Once we have the skeletonised image, we can define keypoints or nodes along the skeleton to represent the pose of the worm. This can be done by sampling points at regular intervals along the skeleton or by identifying specific features such as bends or junctions in the skeleton. In this exploration, I chose the method of random selection and selected 5 pixels by using [numpy's `choice()` function](https://numpy.org/doc/stable/reference/random/generated/numpy.random.Generator.choice.html#numpy.random.Generator.choice). These keypoints could then be used to create a pose track for the worm, which can be further analysed for movement patterns and behaviours. They could also be used to quickly create annotations for a pose estimation model (as long as the keypoints are consistent across the frames).
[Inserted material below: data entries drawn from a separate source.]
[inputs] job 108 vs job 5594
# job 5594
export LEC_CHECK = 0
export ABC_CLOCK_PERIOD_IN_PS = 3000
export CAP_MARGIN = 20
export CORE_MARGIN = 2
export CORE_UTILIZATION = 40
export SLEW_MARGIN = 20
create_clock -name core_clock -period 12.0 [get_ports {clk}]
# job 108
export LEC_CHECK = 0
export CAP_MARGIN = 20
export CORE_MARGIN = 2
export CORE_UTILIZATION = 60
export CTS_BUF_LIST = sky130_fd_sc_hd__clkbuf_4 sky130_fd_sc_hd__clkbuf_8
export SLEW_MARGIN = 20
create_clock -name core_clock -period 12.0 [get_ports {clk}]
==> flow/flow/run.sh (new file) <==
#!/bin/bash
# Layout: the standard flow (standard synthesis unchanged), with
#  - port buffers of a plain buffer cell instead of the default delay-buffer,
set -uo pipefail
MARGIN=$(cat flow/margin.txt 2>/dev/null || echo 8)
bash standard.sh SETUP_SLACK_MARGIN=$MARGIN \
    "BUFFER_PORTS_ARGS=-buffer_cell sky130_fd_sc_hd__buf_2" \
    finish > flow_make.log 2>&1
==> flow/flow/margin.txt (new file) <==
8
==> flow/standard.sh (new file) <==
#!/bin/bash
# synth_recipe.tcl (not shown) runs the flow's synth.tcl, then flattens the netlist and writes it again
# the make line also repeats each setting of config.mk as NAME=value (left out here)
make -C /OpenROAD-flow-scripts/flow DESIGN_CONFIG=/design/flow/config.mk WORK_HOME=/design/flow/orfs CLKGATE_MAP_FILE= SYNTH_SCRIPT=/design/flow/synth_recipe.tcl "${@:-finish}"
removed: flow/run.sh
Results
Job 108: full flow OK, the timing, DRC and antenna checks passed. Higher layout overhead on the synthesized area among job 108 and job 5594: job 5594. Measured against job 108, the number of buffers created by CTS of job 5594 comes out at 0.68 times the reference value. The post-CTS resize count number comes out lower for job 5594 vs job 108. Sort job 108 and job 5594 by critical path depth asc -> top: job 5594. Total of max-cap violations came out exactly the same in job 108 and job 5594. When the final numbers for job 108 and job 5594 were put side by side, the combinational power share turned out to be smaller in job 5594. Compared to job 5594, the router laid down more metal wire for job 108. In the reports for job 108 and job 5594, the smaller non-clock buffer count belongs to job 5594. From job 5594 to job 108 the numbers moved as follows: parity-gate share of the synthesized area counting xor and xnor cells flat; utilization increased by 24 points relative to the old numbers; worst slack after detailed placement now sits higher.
```{figure} /_static/blog_images/sam2/EGCG5_40_2018_10_19_Mask_skeleton_and_nodes.png
:align: center
:width: 100%

**Skeletonised worm image with sampled nodes.** Five pixels were randomly sampled along the skeleton to define the nodes (shown in blue).
```

A Python notebook to perform the skeletonisation of the worm masks, extract the nodes from the masks, and visualise the process can be found in this [GitHub repository](https://github.com/jyoti-bhogal/neuroinformatics_osw/tree/main/python_code_skeletonisation_and_node_selection). Below we include the snippet to sample the nodes:

```python
import numpy as np
from PIL import Image
from skimage.morphology import skeletonize

# Open the .tif image
img = Image.open("path/to/the/worm-mask.tif")

# Convert to numpy array
img_worm = np.array(img)

# Compute skeletonised worm image (1-pixel wide worm mask)
skeleton_worm = skeletonize(img_worm)

# Get indices where skeleton_worm is True
worm_index_true = np.argwhere(skeleton_worm)

# Define nodes as 5 worm pixels randomly sampled (without replacement)
rng = np.random.default_rng(seed=42) # set a seed for reproducibility
sample_indices = rng.choice(len(worm_index_true), size=5, replace=False)

# Get rows (y-coordinate) and columns (x-coordinate) of the nodes in the skeleton_worm array
sampled_worm_index_true = worm_index_true[sample_indices, :]
```

In conclusion, the combination of SAM-2 for segmentation and `skimage` for skeletonisation provides an effective workflow for extracting pose estimation skeletons for _C. elegans_. This automated approach can significantly speed up the analysis of worm behaviour and facilitate further research in this area.